Agricultoras de Santa Catarina resgatam sementes crioulas
2006-04-07
Elas vieram na bagagem dos imigrantes e ajudaram a matar a fome dos colonizadores que fundaram as primeiras cidades do Sul de Santa Catarina. Depois de quase extintas as sementes crioulas ganham novamente espaço nas hortas e lavouras da região. O trabalho de recuperação desta parte da história da agricultura catarinense começou há cerca de seis anos e é comandado pelo Movimento das Mulheres Agricultoras, com o apoio da Epagri. "A iniciativa partiu do movimento delas e está ficando cada vez mais forte. Estamos apenas dando nosso apoio, auxiliando na organização dos encontros e fortalecendo ainda mais o trabalho", explica a técnica agrícola Vanessa Ferreira do Nascimento. Segundo ela, todo o trabalho é feito através do sistema de troca e envolve trabalhadoras de todo o Estado. "As sementes vão se proliferando através de um sistema de troca. Se eu tenho uma semente antiga, passo para minha vizinha em troca de outra que eu não possuo", conta Vanessa.
Ela lembra que o maior objetivo deste projeto é impedir que estas sementes se percam no tempo. "Elas não produzem tanto quanto as sementes híbridas e nem são tão resistentes, mas têm uma importância histórica. São espécies raras, que não sofreram alteração e que até hoje são tratadas com a mesma técnica usada no período da colonização", argumenta.

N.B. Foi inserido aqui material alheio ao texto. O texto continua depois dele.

### src/hdl/ppk_pkg.sv
`timescale 1ns / 1ps
// ----------------------------------------------------------------------------
// ppk_pkg: shared types and constants of the palette index bit packer
// Word and field widths, register indexes, the front-to-back item record,
// the result record and the entry-width helpers.
// ----------------------------------------------------------------------------
package ppk_pkg;

    localparam int WORD_BITS  = 64;
    localparam int BITS_W     = 7;    // entry width, 1..64
    localparam int CNT_W      = 7;    // entries in one word, 1..64
    localparam int DONE_W     = 13;   // entries done in a stream
    localparam int PSIZE_W    = 17;
    localparam int MINB_W     = 5;
    localparam int CFG_DATA_W = 17;
    localparam int CFG_IDX_W  = 2;

    localparam int DEFAULT_MAX_BITS    = 16;
    localparam int DEFAULT_MAX_ENTRIES = 4096;

    localparam logic [DONE_W-1:0] DONE_SAT = {DONE_W{1'b1}};

    localparam logic [CFG_IDX_W-1:0] REG_MODE         = 2'd0;
    localparam logic [CFG_IDX_W-1:0] REG_PALETTE_SIZE = 2'd1;
    localparam logic [CFG_IDX_W-1:0] REG_MIN_BITS     = 2'd2;
    localparam logic [CFG_IDX_W-1:0] REG_ENTRY_COUNT  = 2'd3;

    localparam logic MODE_PACK   = 1'b0;
    localparam logic MODE_UNPACK = 1'b1;

    // One classified item, handed from the front end to the back end
    typedef struct packed {
        logic                 unpack;     // 1: unpack a word, 0: pack an index
        logic [WORD_BITS-1:0] data;
        logic [BITS_W-1:0]    bits;       // entry width of the stream
        logic [BITS_W-1:0]    ofs;        // pack: bit offset of the slot
        logic                 flush;      // pack: word goes out after this index
        logic [CNT_W-1:0]     n;          // unpack: indices to emit, >= 1
        logic                 end_flag;   // final result closes the stream
        logic                 short_flag; // unpack: stream ended early
    } ppk_item_t;

    typedef struct packed {
        logic [WORD_BITS-1:0] data;
        logic                 run_last;
        logic                 stream_end;
        logic                 short_input;
    } ppk_result_t;

    // Entries per 64-bit word for a given entry width
    function automatic logic [CNT_W-1:0] epw_for(input logic [BITS_W-1:0] b);
        logic [CNT_W-1:0] r;
        if (b <= 7'd1)       r = 7'd64;
        else if (b == 7'd2)  r = 7'd32;
        else if (b == 7'd3)  r = 7'd21;
        else if (b == 7'd4)  r = 7'd16;
        else if (b == 7'd5)  r = 7'd12;
        else if (b == 7'd6)  r = 7'd10;
        else if (b == 7'd7)  r = 7'd9;
        else if (b == 7'd8)  r = 7'd8;
        else if (b == 7'd9)  r = 7'd7;
        else if (b == 7'd10) r = 7'd6;
        else if (b <= 7'd12) r = 7'd5;
        else if (b <= 7'd16) r = 7'd4;
        else if (b <= 7'd21) r = 7'd3;
        else if (b <= 7'd32) r = 7'd2;
        else                 r = 7'd1;
        return r;
    endfunction

    // Low-order mask of b ones; a width of 64 gives all ones
    function automatic logic [WORD_BITS-1:0] entry_mask(input logic [BITS_W-1:0] b);
        return ~({WORD_BITS{1'b1}} << b);
    endfunction

endpackage

### src/hdl/ppk_fifo.sv
`timescale 1ns / 1ps
// ----------------------------------------------------------------------------
// ppk_fifo: small register queue
// Flop-based first-in first-out buffer; push only when not full, pop only
// when not empty. Head is shown combinationally from the stored entries.
// ----------------------------------------------------------------------------
module ppk_fifo #(
    parameter int WIDTH = 8,
    parameter int DEPTH = 2
) (
    input  logic             clk,
    input  logic             rst_n,
    input  logic             wr_en,
    input  logic [WIDTH-1:0] wr_data,
    input  logic             rd_en,
    output logic [WIDTH-1:0] rd_data,
    output logic             full,
    output logic             empty
);

    localparam int PTR_W = (DEPTH > 1) ? $clog2(DEPTH) : 1;
    localparam int CNT_W = $clog2(DEPTH + 1);

    logic [WIDTH-1:0] mem_reg [DEPTH];
    logic [PTR_W-1:0] wr_ptr_reg, wr_ptr_next;
    logic [PTR_W-1:0] rd_ptr_reg, rd_ptr_next;
    logic [CNT_W-1:0] count_reg, count_next;
    logic             do_wr, do_rd;

    assign full    = (count_reg == CNT_W'(DEPTH));
    assign empty   = (count_reg == '0);
    assign do_wr   = wr_en && !full;
    assign do_rd   = rd_en && !empty;
    assign rd_data = mem_reg[rd_ptr_reg];

    always_comb
    begin
        wr_ptr_next = wr_ptr_reg;
        rd_ptr_next = rd_ptr_reg;
        count_next  = count_reg;
        if (do_wr)
        begin
            wr_ptr_next = (wr_ptr_reg == PTR_W'(DEPTH - 1)) ? '0 : wr_ptr_reg + 1'b1;
        end
        if (do_rd)
        begin
            rd_ptr_next = (rd_ptr_reg == PTR_W'(DEPTH - 1)) ? '0 : rd_ptr_reg + 1'b1;
        end
        if (do_wr && !do_rd)
        begin
            count_next = count_reg + 1'b1;
        end
        else if (do_rd && !do_wr)
        begin
            count_next = count_reg - 1'b1;
        end
    end

    always_ff @(posedge clk or negedge rst_n)
    begin
        if (!rst_n)
        begin
            wr_ptr_reg <= '0;
            rd_ptr_reg <= '0;
            count_reg  <= '0;
        end
        else
        begin
            wr_ptr_reg <= wr_ptr_next;
            rd_ptr_reg <= rd_ptr_next;
            count_reg  <= count_next;
        end
    end

    always_ff @(posedge clk)
    begin
        if (do_wr)
        begin
            mem_reg[wr_ptr_reg] <= wr_data;
        end
    end

endmodule

### src/hdl/ppk_front.sv
`timescale 1ns / 1ps
// ----------------------------------------------------------------------------
// ppk_front: configuration registers and item classification
// Holds the registers, latches the entry width at stream start, tracks slot
// offset and entries done, and turns each item into a queue record.
// ----------------------------------------------------------------------------
module ppk_front
    import ppk_pkg::*;
#(
    parameter int MAX_BITS    = DEFAULT_MAX_BITS,
    parameter int MAX_ENTRIES = DEFAULT_MAX_ENTRIES
) (
    input  logic                  clk,
    input  logic                  rst_n,
    input  logic                  cfg_we,
    input  logic [CFG_IDX_W-1:0]  cfg_index,
    input  logic [CFG_DATA_W-1:0] cfg_data,
    input  logic                  accept,
    input  logic [WORD_BITS-1:0]  data_in,
    input  logic                  stream_last,
    output logic                  q_push,
    output ppk_item_t             q_item,
    output logic                  clear
);

    logic                 mode_reg;
    logic [PSIZE_W-1:0]   psize_reg;
    logic [MINB_W-1:0]    minb_reg;
    logic [DONE_W-1:0]    ecount_reg;
    logic [BITS_W-1:0]    bits_reg;
    logic [CNT_W-1:0]     epw_reg;
    logic [BITS_W-1:0]    ofs_reg, ofs_next;
    logic [DONE_W-1:0]    done_reg, done_next;

    logic [PSIZE_W-1:0]   ps_m1;
    logic [BITS_W-1:0]    clog;
    logic [BITS_W-1:0]    bits_new;
    logic                 start;
    logic [BITS_W-1:0]    bits_cur;
    logic [CNT_W-1:0]     epw_cur;
    logic [BITS_W:0]      sum;
    logic [BITS_W:0]      sum2;
    logic [DONE_W-1:0]    target;
    logic [DONE_W-1:0]    rem;

    assign clear = cfg_we && (cfg_index == REG_MODE) && (cfg_data[0] != mode_reg);

    // Entry width from the registers: max(ceil(log2 size), min_bits), capped
    always_comb
    begin
        ps_m1 = psize_reg - 1'b1;
        clog  = '0;
        if (psize_reg > PSIZE_W'(1))
        begin
            for (int i = 0; i < PSIZE_W; i++)
            begin
                if (ps_m1[i])
                begin
                    clog = BITS_W'(i + 1);
                end
            end
        end
        bits_new = clog;
        if (bits_new < BITS_W'(minb_reg))
        begin
            bits_new = BITS_W'(minb_reg);
        end
        if (bits_new > BITS_W'(MAX_BITS))
        begin
            bits_new = BITS_W'(MAX_BITS);
        end
        if (bits_new == '0)
        begin
            bits_new = BITS_W'(1);
        end
    end

    assign start    = (ofs_reg == '0) && (done_reg == '0);
    assign bits_cur = start ? bits_new : bits_reg;
    assign epw_cur  = start ? epw_for(bits_new) : epw_reg;
    assign target   = (32'(ecount_reg) > MAX_ENTRIES) ? DONE_W'(MAX_ENTRIES) : ecount_reg;
    assign rem      = target - done_reg;

    always_comb
    begin
        sum  = {1'b0, ofs_reg} + {1'b0, bits_cur};
        sum2 = sum + {1'b0, bits_cur};

        q_item            = '0;
        q_item.unpack     = mode_reg;
        q_item.data       = data_in;
        q_item.bits       = bits_cur;
        q_item.ofs        = ofs_reg;
        q_push            = 1'b0;
        ofs_next          = ofs_reg;
        done_next         = done_reg;

        if (mode_reg == MODE_PACK)
        begin
            q_push       = accept;
            // next slot would not fit: word is full
            q_item.flush    = (sum2 > (BITS_W + 1)'(WORD_BITS)) || stream_last;
            q_item.end_flag = stream_last;
            if (accept)
            begin
                ofs_next = q_item.flush ? '0 : sum[BITS_W-1:0];
                if (stream_last)
                begin
                    done_next = '0;
                end
                else if (done_reg != DONE_SAT)
                begin
                    done_next = done_reg + 1'b1;
                end
            end
        end
        else
        begin
            // zero entry count: item is taken and dropped
            q_push = accept && (target != '0);
            if (done_reg >= target)
            begin
                // count lowered mid-stream: one index closes it
                q_item.n        = CNT_W'(1);
                q_item.end_flag = 1'b1;
                done_next       = '0;
            end
            else if (rem <= DONE_W'(epw_cur))
            begin
                q_item.n        = rem[CNT_W-1:0];
                q_item.end_flag = 1'b1;
                done_next       = '0;
            end
            else
            begin
                q_item.n = epw_cur;
                if (stream_last)
                begin
                    q_item.end_flag   = 1'b1;
                    q_item.short_flag = 1'b1;
                    done_next         = '0;
                end
                else
                begin
                    done_next = done_reg + DONE_W'(epw_cur);
                end
            end
            if (!q_push)
            begin
                done_next = done_reg;
            end
        end
    end

    always_ff @(posedge clk or negedge rst_n)
    begin
        if (!rst_n)
        begin
            mode_reg   <= MODE_PACK;
            psize_reg  <= PSIZE_W'(1);
            minb_reg   <= MINB_W'(4);
            ecount_reg <= DONE_W'(4096);
            ofs_reg    <= '0;
            done_reg   <= '0;
        end
        else
        begin
            if (cfg_we)
            begin
                case (cfg_index)
                    REG_MODE:         mode_reg   <= cfg_data[0];
                    REG_PALETTE_SIZE: psize_reg  <= cfg_data[PSIZE_W-1:0];
                    REG_MIN_BITS:     minb_reg   <= cfg_data[MINB_W-1:0];
                    REG_ENTRY_COUNT:  ecount_reg <= cfg_data[DONE_W-1:0];
                    default:          ;
                endcase
            end
            if (clear)
            begin
                ofs_reg  <= '0;
                done_reg <= '0;
            end
            else
            begin
                ofs_reg  <= ofs_next;
                done_reg <= done_next;
            end
        end
    end

    // width is latched on the first item of a stream
    always_ff @(posedge clk)
    begin
        if (accept && start)
        begin
            bits_reg <= bits_new;
            epw_reg  <= epw_for(bits_new);
        end
    end

endmodule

Aos 53 anos, dona Maria Dassoler não esconde o orgulho de ver brotar no fundo de seu quintal, em Linha Torrens, Morro da Fumaça, as mesmas sementes que eram usadas por sua avó. "Eu via a minha nona plantar isso. Ela recebeu as sementes da mãe dela. Faço questão de colher as sementes com carinho, secar tudo, guardar e distribuir para as minhas amigas. Isso me dá uma satisfação muito grande. Resgatar esta história me faz bem", revela.
Depois de quase seis anos coletando e trocando sementes a agricultora já tem uma coleção invejável. "Tenho milho branco, que é bastante raro e muito apreciado, variedades de abóboras e feijões de vagem, que são bem mais gostosos do que estes que a gente encontra por aí", garante.
Entre as sementes recuperadas algumas em especial chamam a atenção. Uma delas é uma cebola de cor avermelhada e de formato alongado. "Ela não tem acidez e é bem mais saborosa que as cebolas comuns. Você não encontra semente dela em nenhum lugar. Por isso, plantamos e deixamos até florescer para guardar as sementes. Outra coisa interessante que tenho é um chuchu amarelo que é bem maior e mais "carnudo" que os tradicionais", destaca.
Parceira de dona Maria neste projeto, a agricultora Neiva Grapglia, 41, ainda não tem uma coleção de sementes tão variada, mas garante que está satisfeita com os resultados. "Estamos apreendendo muito neste projeto e nos encontros que realizamos. Há uma troca de experiências muito interessante", explica a agricultora. Em seu acervo há abóboras e mandiocas gigantes e um milho de pipoca que encanta pela cor roxa.